#### What is expected:
Search the material for "merged" and show all lines that contain it.
§ §
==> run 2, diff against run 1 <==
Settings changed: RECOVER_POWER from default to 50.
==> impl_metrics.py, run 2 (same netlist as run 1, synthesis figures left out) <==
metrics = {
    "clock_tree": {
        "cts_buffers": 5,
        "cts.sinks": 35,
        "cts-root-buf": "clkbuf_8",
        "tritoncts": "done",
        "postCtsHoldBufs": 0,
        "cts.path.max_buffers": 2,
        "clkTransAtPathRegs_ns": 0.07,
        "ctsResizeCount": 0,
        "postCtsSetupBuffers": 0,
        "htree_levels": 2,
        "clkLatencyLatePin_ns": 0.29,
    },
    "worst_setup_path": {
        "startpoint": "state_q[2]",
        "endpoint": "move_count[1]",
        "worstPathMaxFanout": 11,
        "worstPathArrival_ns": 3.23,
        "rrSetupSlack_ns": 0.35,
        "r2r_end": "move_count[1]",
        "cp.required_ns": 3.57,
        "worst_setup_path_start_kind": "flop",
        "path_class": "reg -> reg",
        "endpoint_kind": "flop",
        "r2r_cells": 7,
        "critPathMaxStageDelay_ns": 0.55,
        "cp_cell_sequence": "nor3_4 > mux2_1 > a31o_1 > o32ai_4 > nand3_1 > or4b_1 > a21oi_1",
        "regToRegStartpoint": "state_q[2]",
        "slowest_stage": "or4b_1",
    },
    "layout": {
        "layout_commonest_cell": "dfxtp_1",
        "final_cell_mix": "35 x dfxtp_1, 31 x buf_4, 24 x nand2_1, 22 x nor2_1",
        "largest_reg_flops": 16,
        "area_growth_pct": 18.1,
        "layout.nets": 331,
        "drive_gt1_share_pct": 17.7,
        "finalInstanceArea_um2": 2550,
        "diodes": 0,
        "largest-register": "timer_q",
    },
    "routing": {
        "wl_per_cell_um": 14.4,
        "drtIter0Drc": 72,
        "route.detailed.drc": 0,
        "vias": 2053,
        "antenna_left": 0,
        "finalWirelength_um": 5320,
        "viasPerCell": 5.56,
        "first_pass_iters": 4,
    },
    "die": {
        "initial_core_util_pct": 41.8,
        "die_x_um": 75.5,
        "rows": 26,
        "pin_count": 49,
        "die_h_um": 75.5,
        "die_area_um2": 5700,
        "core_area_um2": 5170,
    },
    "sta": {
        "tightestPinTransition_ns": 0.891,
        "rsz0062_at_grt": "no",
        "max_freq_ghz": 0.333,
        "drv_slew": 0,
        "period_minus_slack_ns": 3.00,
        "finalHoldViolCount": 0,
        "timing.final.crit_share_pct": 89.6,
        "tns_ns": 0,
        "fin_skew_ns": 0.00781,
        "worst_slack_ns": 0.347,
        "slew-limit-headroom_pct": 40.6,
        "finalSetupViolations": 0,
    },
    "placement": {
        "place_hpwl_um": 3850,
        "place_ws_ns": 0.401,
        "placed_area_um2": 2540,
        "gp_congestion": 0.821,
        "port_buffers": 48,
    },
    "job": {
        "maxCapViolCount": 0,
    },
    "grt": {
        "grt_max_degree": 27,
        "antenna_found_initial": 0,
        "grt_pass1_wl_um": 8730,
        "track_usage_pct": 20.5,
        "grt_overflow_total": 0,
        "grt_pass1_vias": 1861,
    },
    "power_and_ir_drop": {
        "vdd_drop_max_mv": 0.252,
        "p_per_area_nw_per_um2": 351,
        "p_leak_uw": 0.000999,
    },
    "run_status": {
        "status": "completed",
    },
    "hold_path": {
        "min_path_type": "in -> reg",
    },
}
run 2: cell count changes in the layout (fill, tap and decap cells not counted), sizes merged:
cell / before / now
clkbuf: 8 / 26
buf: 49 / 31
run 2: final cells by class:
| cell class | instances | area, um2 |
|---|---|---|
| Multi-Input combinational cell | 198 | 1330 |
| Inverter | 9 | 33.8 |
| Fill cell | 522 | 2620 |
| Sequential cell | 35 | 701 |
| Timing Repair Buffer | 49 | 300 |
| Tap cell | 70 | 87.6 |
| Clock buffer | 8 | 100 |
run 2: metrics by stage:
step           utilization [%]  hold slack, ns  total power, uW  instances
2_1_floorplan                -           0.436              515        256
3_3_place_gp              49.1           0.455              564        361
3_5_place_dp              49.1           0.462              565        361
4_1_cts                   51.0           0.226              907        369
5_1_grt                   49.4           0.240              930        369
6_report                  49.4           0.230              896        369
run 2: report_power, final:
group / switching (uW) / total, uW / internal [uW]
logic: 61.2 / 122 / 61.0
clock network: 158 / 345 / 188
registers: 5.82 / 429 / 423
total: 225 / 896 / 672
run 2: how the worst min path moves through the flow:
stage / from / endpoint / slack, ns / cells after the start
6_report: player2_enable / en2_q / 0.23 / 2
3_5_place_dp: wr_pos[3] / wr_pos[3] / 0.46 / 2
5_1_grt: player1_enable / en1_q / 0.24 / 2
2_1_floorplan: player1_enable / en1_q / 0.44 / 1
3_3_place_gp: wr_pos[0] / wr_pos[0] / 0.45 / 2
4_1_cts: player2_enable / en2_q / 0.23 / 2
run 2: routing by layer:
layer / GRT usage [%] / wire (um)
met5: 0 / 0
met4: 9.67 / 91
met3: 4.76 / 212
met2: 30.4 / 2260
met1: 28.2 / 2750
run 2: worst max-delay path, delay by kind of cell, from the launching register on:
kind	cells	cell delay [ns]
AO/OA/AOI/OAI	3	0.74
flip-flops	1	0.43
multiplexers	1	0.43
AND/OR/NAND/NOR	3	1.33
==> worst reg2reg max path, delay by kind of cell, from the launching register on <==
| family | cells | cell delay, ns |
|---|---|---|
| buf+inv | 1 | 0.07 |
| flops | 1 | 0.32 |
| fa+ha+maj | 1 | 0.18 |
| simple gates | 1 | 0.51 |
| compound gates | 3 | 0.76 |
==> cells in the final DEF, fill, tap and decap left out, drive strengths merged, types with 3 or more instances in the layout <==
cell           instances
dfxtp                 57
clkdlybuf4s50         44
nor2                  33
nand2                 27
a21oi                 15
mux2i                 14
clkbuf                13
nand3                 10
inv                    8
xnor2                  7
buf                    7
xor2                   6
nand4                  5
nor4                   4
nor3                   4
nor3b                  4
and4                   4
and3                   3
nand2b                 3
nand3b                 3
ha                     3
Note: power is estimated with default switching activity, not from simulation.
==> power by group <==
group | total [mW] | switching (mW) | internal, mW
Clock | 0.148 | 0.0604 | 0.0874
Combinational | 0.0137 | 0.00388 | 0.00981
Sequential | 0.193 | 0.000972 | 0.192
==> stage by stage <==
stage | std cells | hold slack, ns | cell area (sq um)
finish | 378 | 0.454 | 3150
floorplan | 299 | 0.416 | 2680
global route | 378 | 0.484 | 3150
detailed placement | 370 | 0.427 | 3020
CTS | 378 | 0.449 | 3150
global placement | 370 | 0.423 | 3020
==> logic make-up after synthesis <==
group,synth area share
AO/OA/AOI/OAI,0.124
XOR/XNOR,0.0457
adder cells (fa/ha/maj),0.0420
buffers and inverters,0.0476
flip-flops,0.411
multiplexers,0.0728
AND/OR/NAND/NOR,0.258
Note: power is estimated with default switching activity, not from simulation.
==> src/rtl/log2_pkg.sv <==
// Shared types and default sizing for the iterative Mitchell log2 approximator.
package log2_pkg;

  localparam int LOG2_IN_BIT   = 32;
  localparam int LOG2_FRAC_BIT = 8;

  typedef enum logic [1:0] {
    IDLE = 2'd0,
    NORM = 2'd1,
    DONE = 2'd2
  } log2_state_t;

endpackage
$ cat config.mk
export PLATFORM = sky130hd
export DESIGN_NAME = sine_freq_meter
export DESIGN_NICKNAME = d
export VERILOG_FILES = /design/src/rtl/sine_freq_meter.sv
export SDC_FILE = /design/constraint.sdc
export NUM_CORES = 1
export LEC_CHECK = 0
export CORE_UTILIZATION = 30
export DETAILED_ROUTE_END_ITERATION = 10
export PLACE_DENSITY = 0.41
export SETUP_SLACK_MARGIN = 0.4
export SLEW_MARGIN = 20
export SYNTH_ARGS = -nofsm -noshare
export SYNTH_HDL_FRONTEND = slang
export SYNTH_SLANG_ARGS = --single-unit
$ cat constraint.sdc
create_clock -name i_sys_clk -period 17.97 [get_ports i_sys_clk]
set_input_delay 3.594 -clock i_sys_clk [delete_from_list [all_inputs] [get_ports i_sys_clk]]
set_output_delay 3.594 -clock i_sys_clk [all_outputs]
set_load 0.005 [all_outputs]
--- config.mk ---
export PLATFORM = sky130hd
export DESIGN_NAME = pipeline_hazard_ctrl
export DESIGN_NICKNAME = d
export VERILOG_FILES = /design/src/rtl/pipeline_hazard_ctrl.sv
export SDC_FILE = /design/constraint.sdc
export NUM_CORES = 1
export LEC_CHECK = 0
export ABC_AREA = 1
export CORE_UTILIZATION = 48
export DETAILED_ROUTE_END_ITERATION = 6
export DONT_BUFFER_PORTS = 1
export SLEW_MARGIN = 20
export SYNTH_ARGS = -nofsm -noshare
export SYNTH_HDL_FRONTEND = slang
export SYNTH_SLANG_ARGS = --single-unit
--- constraint.sdc ---
create_clock -name clock -period 2.9 [get_ports clock]
set_clock_uncertainty 0.05 [all_clocks]
set_input_delay 0.87 -clock clock [delete_from_list [all_inputs] [get_ports clock]]
set_output_delay 0.87 -clock clock [all_outputs]
set_load 0.01 [all_outputs]
--- src/rtl/pipeline_hazard_ctrl.sv ---
// pipeline_hazard_ctrl
//   Central stall/flush sequencer for the 5-stage pipeline. It drives the write
//   enables and NOP-insert selects of the F/D, D/X, X/M and M/W latches and the
//   PC register. It detects load-use hazards and squashes wrong-path
//   instructions on taken branches. A two-state FSM with a watchdog sequences
//   multi-cycle mult/div operations, and the block generates the rStatus write
//   that the X/M latch carries.
//
// Parameters
//   MD_TIMEOUT    max cycles spent in MD_BUSY before completion is forced
//   TIMEOUT_CODE  rStatus value written when the watchdog expires
//
// Ports
//   clock, reset        rising-edge clock, asynchronous active-high reset
//   fd_ir, dx_ir        instructions in the F/D (decode) and D/X (execute) latches
//   branch_taken        X-stage branch/jump resolved taken this cycle
//   md_ready            mult/div result valid (single-cycle pulse)
//   md_exception        mult/div error, meaningful only together with md_ready
//   pc_en, fd_en, dx_en, xm_en, mw_en   latch / PC write enables
//   fd_nop, dx_nop, xm_nop              force the latch input to 0 (NOP)
//   md_start            start pulse to the mult/div unit
//   md_sel              X/M O-input takes the mult/div result instead of the ALU
//   status_wr           isRStatus_in of the X/M latch
//   status_val          rStatus_in of the X/M latch (0 when status_wr is 0)
//   busy                high while the FSM is in MD_BUSY
module pipeline_hazard_ctrl #(
  parameter int MD_TIMEOUT   = 64,
  parameter int TIMEOUT_CODE = 6
) (
  input  logic        clock,
  input  logic        reset,
  input  logic [31:0] fd_ir,
  input  logic [31:0] dx_ir,
  input  logic        branch_taken,
  input  logic        md_ready,
  input  logic        md_exception,
  output logic        pc_en,
  output logic        fd_en,
  output logic        dx_en,
  output logic        xm_en,
  output logic        mw_en,
  output logic        fd_nop,
  output logic        dx_nop,
  output logic        xm_nop,
  output logic        md_start,
  output logic        md_sel,
  output logic        status_wr,
  output logic [31:0] status_val,
  output logic        busy
);

  localparam int CW = (MD_TIMEOUT > 2) ? $clog2(MD_TIMEOUT) : 1;
  localparam logic [CW-1:0] CNT_LAST = CW'(MD_TIMEOUT - 1);

  typedef enum logic {RUN, MD_BUSY} state_t;

  state_t        state, state_n;
  logic [CW-1:0] cnt, cnt_n;

  // Instruction field decode
  logic [4:0] fd_op, fd_rd, fd_rs, fd_rt;
  logic [4:0] dx_op, dx_rd, dx_aluop;

  assign fd_op    = fd_ir[31:27];
  assign fd_rd    = fd_ir[26:22];
  assign fd_rs    = fd_ir[21:17];
  assign fd_rt    = fd_ir[16:12];
  assign dx_op    = dx_ir[31:27];
  assign dx_rd    = dx_ir[26:22];
  assign dx_aluop = dx_ir[6:2];

  logic unused_ir_bits;
  assign unused_ir_bits = ^{fd_ir[11:0], dx_ir[21:7], dx_ir[1:0]};

  logic dx_is_md, dx_is_div;
  assign dx_is_md  = (dx_op == 5'b00000) &&
                     ((dx_aluop == 5'b00110) || (dx_aluop == 5'b00111));
  assign dx_is_div = (dx_aluop == 5'b00111);

  // Which registers the decode-stage instruction reads, selected by opcode
  logic fd_reads_rs, fd_reads_rt, fd_reads_rd;
  always_comb begin
    fd_reads_rs = 1'b0;
    fd_reads_rt = 1'b0;
    fd_reads_rd = 1'b0;
    unique case (fd_op)
      5'b00000: begin fd_reads_rs = 1'b1; fd_reads_rt = 1'b1; end
      5'b00101: fd_reads_rs = 1'b1;
      5'b01000: fd_reads_rs = 1'b1;
      5'b00111: begin fd_reads_rs = 1'b1; fd_reads_rd = 1'b1; end
      5'b00010: begin fd_reads_rs = 1'b1; fd_reads_rd = 1'b1; end
      5'b00110: begin fd_reads_rs = 1'b1; fd_reads_rd = 1'b1; end
      5'b00100: fd_reads_rd = 1'b1;
      default: ;
    endcase
  end

  logic load_use;
  assign load_use = (dx_op == 5'b01000) && (dx_rd != 5'd0) &&
                    ((fd_reads_rs && (fd_rs == dx_rd)) ||
                     (fd_reads_rt && (fd_rt == dx_rd)) ||
                     (fd_reads_rd && (fd_rd == dx_rd)));

  always_ff @(posedge clock or posedge reset) begin
    if (reset) begin
      state <= RUN;
      cnt   <= '0;
    end else begin
      state <= state_n;
      cnt   <= cnt_n;
    end
  end

  always_comb begin
    state_n    = state;
    cnt_n      = cnt;
    pc_en      = 1'b1;
    fd_en      = 1'b1;
    dx_en      = 1'b1;
    xm_en      = 1'b1;
    mw_en      = 1'b1;
    fd_nop     = 1'b0;
    dx_nop     = 1'b0;
    xm_nop     = 1'b0;
    md_start   = 1'b0;
    md_sel     = 1'b0;
    status_wr  = 1'b0;
    status_val = '0;
    busy       = 1'b0;

    unique case (state)
      RUN: begin
        if (branch_taken) begin
          fd_nop = 1'b1;
          dx_nop = 1'b1;
        end else if (dx_is_md) begin
          md_start = 1'b1;
          pc_en    = 1'b0;
          fd_en    = 1'b0;
          dx_en    = 1'b0;
          xm_nop   = 1'b1;
          state_n  = MD_BUSY;
          cnt_n    = '0;
        end else if (load_use) begin
          pc_en  = 1'b0;
          fd_en  = 1'b0;
          dx_nop = 1'b1;
        end
      end
      MD_BUSY: begin
        busy = 1'b1;
        if (md_ready || (cnt == CNT_LAST)) begin
          // The op is still held in D/X (dx_en was low), so dx_ir tells mult from div.
          md_sel  = 1'b1;
          state_n = RUN;
          cnt_n   = '0;
          if (!md_ready) begin
            status_wr  = 1'b1;
            status_val = 32'(TIMEOUT_CODE);
          end else if (md_exception) begin
            status_wr  = 1'b1;
            status_val = dx_is_div ? 32'd5 : 32'd4;
          end
        end else begin
          pc_en  = 1'b0;
          fd_en  = 1'b0;
          dx_en  = 1'b0;
          xm_nop = 1'b1;
          cnt_n  = cnt + 1'b1;
        end
      end
      default: ;
    endcase
  end

endmodule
§ §
#### Exercise response:
run 2: cell count changes in the layout (fill, tap and decap cells not counted), sizes merged:
==> cells in the final DEF, fill, tap and decap left out, drive strengths merged, types with 3 or more instances in the layout <==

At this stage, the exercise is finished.